Title: FUS-ALS disruption of gene regulation is not rescued by FUS-ASO treatment
Legend: A) UMAP representations of simultaneously measured gene expression and chromatin accessibility of 40,000 individual nuclei, sampled from the lumbar region of a FUS-ALS (left) and FUS-ASO treated (right) adult human spinal cord. The stoichiometric composition of cell types is consistent with known spinal cord cytoarchitecture. B) Schematic representation of the gene regulatory network (GRN). C) Cell type specific GRN of healthy, FUS-ALS, and FUS-ASO treated spinal cords. Transcription factor activity is dysregulated in FUS-ALS across all cell types, with predominant disruption in astrocytes (green), oligodendrocytes (grey), and microglia (orange). FUS-ASO treatment can result in a partial recovery for some transcription factors (NFAT), while the elevated activity for other transcription factors in FUS-ALS is unaffected by ASO treatment (CHOP).

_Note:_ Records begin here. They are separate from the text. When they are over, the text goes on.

[config.mk]
export PLATFORM = sky130hd
export DESIGN_NAME = rl_fifo_1rw_ctrl
export DESIGN_NICKNAME = d
export VERILOG_FILES = /design/src/rtl/rl_fifo_obuf.sv /design/src/rtl/rl_fifo_1rw_ctrl.sv
export SDC_FILE = /design/constraint.sdc
export NUM_CORES = 1
export LEC_CHECK = 0
export CAP_MARGIN = 20
export CORE_ASPECT_RATIO = 1.2
export CORE_MARGIN = 2
export CORE_UTILIZATION = 50
export CTS_CLUSTER_DIAMETER = 80
export CTS_CLUSTER_SIZE = 12
export DETAILED_ROUTE_END_ITERATION = 16
export PLACE_DENSITY_LB_ADDON = 0.05
export SYNTH_ARGS = -nofsm -noshare
export SYNTH_HDL_FRONTEND = slang
export SYNTH_HIERARCHICAL = 1
export SYNTH_SLANG_ARGS = --single-unit
[constraint.sdc]
create_clock -name clk_i -period 5.5 [get_ports clk_i]
set_clock_uncertainty 0.15 [all_clocks]
set_input_delay 0.55 -clock clk_i [delete_from_list [all_inputs] [get_ports clk_i]]
set_output_delay 0.55 -clock clk_i [all_outputs]
set_load 0.1 [all_outputs]
[src/rtl/rl_fifo_obuf.sv]
`default_nettype none
// ============================================================================
// Module      : rl_fifo_obuf
// Description : Two-entry output buffer holding the head words of the FIFO.
//               Head word is presented on data_o; occupancy on occ_o.
// Revision    : 1.0 - initial release
// ============================================================================
module rl_fifo_obuf #(
  parameter int DBITS = 32
) (
  input  logic             clk_i,
  input  logic             rst_ni,
  input  logic             push_i,
  input  logic [DBITS-1:0] push_data_i,
  input  logic             pop_i,
  output logic [1:0]       occ_o,
  output logic [DBITS-1:0] data_o
);

  logic [DBITS-1:0] entry_q [2];
  logic [DBITS-1:0] entry_d [2];
  logic             rptr_q, rptr_d;
  logic [1:0]       occ_q, occ_d;
  logic             do_pop;
  logic             do_push;
  logic             wptr;

  // Next-state for the two slots, read pointer and occupancy.
  always_comb begin
    do_pop     = pop_i & (occ_q != 2'd0);
    // A full buffer only takes a new word when the head leaves in the same cycle.
    do_push    = push_i & ((occ_q != 2'd2) | do_pop);
    // Slot after the last valid one; equals the head slot when full (head is leaving).
    wptr       = rptr_q ^ occ_q[0];
    entry_d[0] = entry_q[0];
    entry_d[1] = entry_q[1];
    rptr_d     = rptr_q;
    occ_d      = occ_q;
    if (do_push) begin
      entry_d[wptr] = push_data_i;
    end
    if (do_pop) begin
      rptr_d = ~rptr_q;
    end
    case ({do_push, do_pop})
      2'b10:   occ_d = occ_q + 2'd1;
      2'b01:   occ_d = occ_q - 2'd1;
      default: occ_d = occ_q;
    endcase
  end

  // Buffer state register; slots clear on reset so the head reads zero.
  always_ff @(posedge clk_i or negedge rst_ni) begin
    if (!rst_ni) begin
      entry_q[0] <= '0;
      entry_q[1] <= '0;
      rptr_q     <= 1'b0;
      occ_q      <= 2'd0;
    end else begin
      entry_q[0] <= entry_d[0];
      entry_q[1] <= entry_d[1];
      rptr_q     <= rptr_d;
      occ_q      <= occ_d;
    end
  end

  assign occ_o  = occ_q;
  assign data_o = entry_q[rptr_q];

endmodule
`default_nettype wire

[src/rtl/rl_fifo_1rw_ctrl.sv]
`default_nettype none
// ============================================================================
// Module      : rl_fifo_1rw_ctrl
// Description : FIFO controller over a single-port (1RW) RAM with a 2-entry
//               output buffer, bypass path and read prefetch.
// Revision    : 1.0 - initial release
// ============================================================================
module rl_fifo_1rw_ctrl #(
  parameter int ABITS = 10,
  parameter int DBITS = 32
) (
  input  logic                   clk_i,
  input  logic                   rst_ni,
  input  logic                   in_valid_i,
  input  logic [DBITS-1:0]       in_data_i,
  output logic                   in_ready_o,
  output logic                   out_valid_o,
  output logic [DBITS-1:0]       out_data_o,
  input  logic                   out_ready_i,
  output logic [ABITS+1:0]       count_o,
  output logic [ABITS-1:0]       ram_addr_o,
  output logic                   ram_we_o,
  output logic [(DBITS+7)/8-1:0] ram_be_o,
  output logic [DBITS-1:0]       ram_din_o,
  input  logic [DBITS-1:0]       ram_dout_i
);

  localparam int BEBITS = (DBITS + 7) / 8;
  localparam logic [ABITS:0] RAM_FULL = {1'b1, {ABITS{1'b0}}};

  logic [ABITS-1:0] wr_ptr_q, wr_ptr_d;
  logic [ABITS-1:0] rd_ptr_q, rd_ptr_d;
  logic [ABITS:0]   ram_cnt_q, ram_cnt_d;
  logic             inflt_q, inflt_d;
  logic [ABITS+1:0] count_q, count_d;

  logic [1:0]       occ;
  logic [1:0]       occ_after_pop;
  logic             rd_pri;
  logic             push;
  logic             pop;
  logic             bypass;
  logic             ram_wr;
  logic             ram_rd;
  logic             obuf_push;
  logic [DBITS-1:0] obuf_data;

  // Handshakes, access arbitration and pointer/counter next-state.
  always_comb begin
    // Buffer and in-flight read both empty while RAM holds data: the RAM
    // must be read now, so the producer is stalled for this cycle.
    rd_pri        = (ram_cnt_q != '0) & (occ == 2'd0) & ~inflt_q;
    in_ready_o    = (ram_cnt_q != RAM_FULL) & ~rd_pri;
    out_valid_o   = (occ != 2'd0);
    push          = in_valid_i & in_ready_o;
    pop           = out_valid_o & out_ready_i;
    occ_after_pop = occ - {1'b0, pop};
    // Bypass only while nothing older sits in RAM or in flight.
    bypass        = push & (ram_cnt_q == '0) & ~inflt_q & (occ_after_pop < 2'd2);
    ram_wr        = push & ~bypass;
    // Prefetch keeps buffer + in-flight read at most two words.
    ram_rd        = ~ram_wr & (ram_cnt_q != '0) &
                    ((occ_after_pop + {1'b0, inflt_q}) < 2'd2);

    wr_ptr_d  = wr_ptr_q;
    rd_ptr_d  = rd_ptr_q;
    ram_cnt_d = ram_cnt_q;
    inflt_d   = ram_rd;
    count_d   = count_q + {{(ABITS+1){1'b0}}, push} - {{(ABITS+1){1'b0}}, pop};
    if (ram_wr) begin
      wr_ptr_d  = wr_ptr_q + 1'b1;
      ram_cnt_d = ram_cnt_q + 1'b1;
    end
    if (ram_rd) begin
      rd_ptr_d  = rd_ptr_q + 1'b1;
      ram_cnt_d = ram_cnt_q - 1'b1;
    end

    // Bypass and read return never coincide: bypass requires no read in flight.
    obuf_push = bypass | inflt_q;
    obuf_data = inflt_q ? ram_dout_i : in_data_i;

    ram_we_o   = ram_wr;
    ram_addr_o = ram_wr ? wr_ptr_q : rd_ptr_q;
    ram_be_o   = {BEBITS{1'b1}};
    ram_din_o  = in_data_i;
  end

  // Controller state register; clearing inflt drops any pending read return.
  always_ff @(posedge clk_i or negedge rst_ni) begin
    if (!rst_ni) begin
      wr_ptr_q  <= '0;
      rd_ptr_q  <= '0;
      ram_cnt_q <= '0;
      inflt_q   <= 1'b0;
      count_q   <= '0;
    end else begin
      wr_ptr_q  <= wr_ptr_d;
      rd_ptr_q  <= rd_ptr_d;
      ram_cnt_q <= ram_cnt_d;
      inflt_q   <= inflt_d;
      count_q   <= count_d;
    end
  end

  rl_fifo_obuf #(
    .DBITS (DBITS)
  ) u_obuf (
    .clk_i       (clk_i),
    .rst_ni      (rst_ni),
    .push_i      (obuf_push),
    .push_data_i (obuf_data),
    .pop_i       (pop),
    .occ_o       (occ),
    .data_o      (out_data_o)
  );

  assign count_o = count_q;

endmodule
`default_nettype wire

==> results.yml, run 1 <==
floorplan:
  core-area_sq_um: 15000
  ioPinCount: 161
  dieHeight_microns: 140
  fp.dieArea_sq_um: 16500
  num_rows: 49
  fp.dieW_microns: 117
  start_util: 0.514
global_routing:
  grt_pass1_vias: 6605
  grt_overflow: 0
  grt_pass1_wl_microns: 32100
  antenna_found_initial: 0
  grtUsageTotal: 0.235
  grt_max_degree: 68
placed_design:
  io_buffers: 156
  gp_congestion: 0.804
  dp_hpwl_microns: 12800
  placed_cells: 1068
setup_path:
  reg2reg_setup_slack_ps: 1250
  worstSetupStartpointType: "flip-flop"
  end_kind: "flip-flop"
  reg2regPathDepth: 12
  arrival_ps: 4330
  crit_type: "reg2reg"
  r2r_start: "u_obuf/occ_o[1]"
  crit_required_ps: 5590
  crit_fanout: 22
  rr_endpoint: "ram_cnt_q[8]"
routing:
  dr.first_iter.drc_count: 406
  drt_wl_total_microns: 19500
  via_count: 6566
  antenna_left: 0
  remaining_drc_errors: 0
  routed_via_density: 6.05
  dr.pass1.iters: 5
  wl_per_cell_microns: 18.0
status:
  status: "complete, no violations"
timing:
  setup_viol: 0
  relSlewSlack: 0.256
  finalHoldViolations: 0
  rsz0062_at_grt: "no"
  drv_slew: 0
  setup_tns_ps: 0
  fmaxAchievable_mhz: 235
  worst_pin_slew_ps: 1120
  post-route-min-period_ps: 4250
  period_share: 0.772
clocking:
  cts_hold_buf: 0
  clkSlewWorstSetupHoldPaths_ps: 70
  clockBufferDepth: 2
  htreeDepth: 3
  clock_sinks: 111
  cts_resized: 0
  cts-root-buf: "clkbuf_16"
  cts_tree: "built"
  clkLatencyLatePin_ps: 350
  cts_buffers: 9
  post_cts_buffers: 0
synthesis:
  synthCells: 795
  yosysTopAreaCell: "dfrtp_1"
  synth_top_flop_cell: "dfrtp_1"
  synth.distinct_cells: 60
  ys_seq_area_frac: 0.360
  synth-seq-cells: 111
  synth-async-reset-ratio: 1.00
  yosysWarnings: 6
  netlist_top_cells_area: "dfrtp_1 (36%), mux2_2 (9.0%), a311o_1 (8.0%)"
  avgSynthCellArea_sq_um: 9.71
  netlist.area_leader.share: 0.360
  synth_area_sq_um: 7720
  synth_edf_count: 0
final_layout:
  area_delta_synth_final_pct: 21.1
  drive_gt1_frac: 0.134
  nNetsFinal: 972
  finalNonFillerCells: 1086
  diodes: 0
hold_path:
  hold_class: "in2async"
job:
  cap_viol_max_count: 0
[cells in the mapped netlist, types with 24 or more instances]
cell and n:
nor3_1 34, dfrtp_1 111, nor4_1 33, a311o_1 62, nand2_1 62, inv_1 42, xnor2_1 33, o21ai_0 35
ha_1 25, buf_4 48, buf_2 30, mux2_2 62, o2bb2ai_1 41, o22ai_1 24
[area by class of cell]
| class | count | area (sq um) |
|---|---|---|
| Clock buffer | 12 | 267 |
| Sequential cell | 111 | 2780 |
| Fill cell | 1287 | 5670 |
| Tap cell | 204 | 255 |
| Clock inverter | 4 | 52.6 |
| Multi-Input combinational cell | 547 | 4200 |
| Inverter | 42 | 158 |
| Timing Repair Buffer | 166 | 1630 |
[worst max-delay path, cell delays in order, from the launching register on]
cell and delay [ps]:
dfrtp_1 460, or2_2 340, and2_1 250, ha_1 220
xor2_1 290, xnor2_1 210, o211a_1 680, ha_1 400
a21oi_1 220, o22ai_1 160, o41ai_1 390, xnor2_1 100
mux2_2 260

Citation: Kandror, E. K., Wang, A., Carriere, M., Peterson, A., Liao, W., Tjärnberg, A., Fung, J. H., Mahbubani, K. T., Loper, J., Pangburn, W., Xu, Y., Saeb-Parsy, K., Rabadan, R., Maniatis, T., & Rizvi, A. H. (2025). Enhancer Dynamics and Spatial Organization Drive Anatomically Restricted Cellular States in the Human Spinal Cord. bioRxiv : the preprint server for biology, 2025.01.10.632483. https://doi.org/10.1101/2025.01.10.632483
Abstract: Here, we report the spatial organization of RNA transcription and associated enhancer dynamics in the human spinal cord at single-cell and single-molecule resolution. We expand traditional multiomic measurements to reveal epigenetically poised and bivalent active transcriptional enhancer states that define cell type specification. Simultaneous detection of chromatin accessibility and histone modifications in spinal cord nuclei reveals previously unobserved cell-type specific cryptic enhancer activity, in which transcriptional activation is uncoupled from chromatin accessibility. Such cryptic enhancers define both stable cell type identity and transitions between cells undergoing differentiation. We also define glial cell gene regulatory networks that reorganize along the rostrocaudal axis, revealing anatomical differences in gene regulation. Finally, we identify the spatial organization of cells into distinct cellular organizations and address the functional significance of this observation in the context of paracrine signaling. We conclude that cellular diversity is best captured through the lens of enhancer state and intercellular interactions that drive transitions in cellular state. This study provides fundamental insights into the cellular organization of the healthy human spinal cord.

Investigator: Abbas Rizvi, PhD
About the Lab: The Rizvi research group focuses on studying how patterns of gene regulation, at the level of single cells and spatially resolved, mediate homeostatic function within the central nervous system. They compare these results against neurodegenerative disease states, seeking to understand the molecular and cellular basis for dysfunction.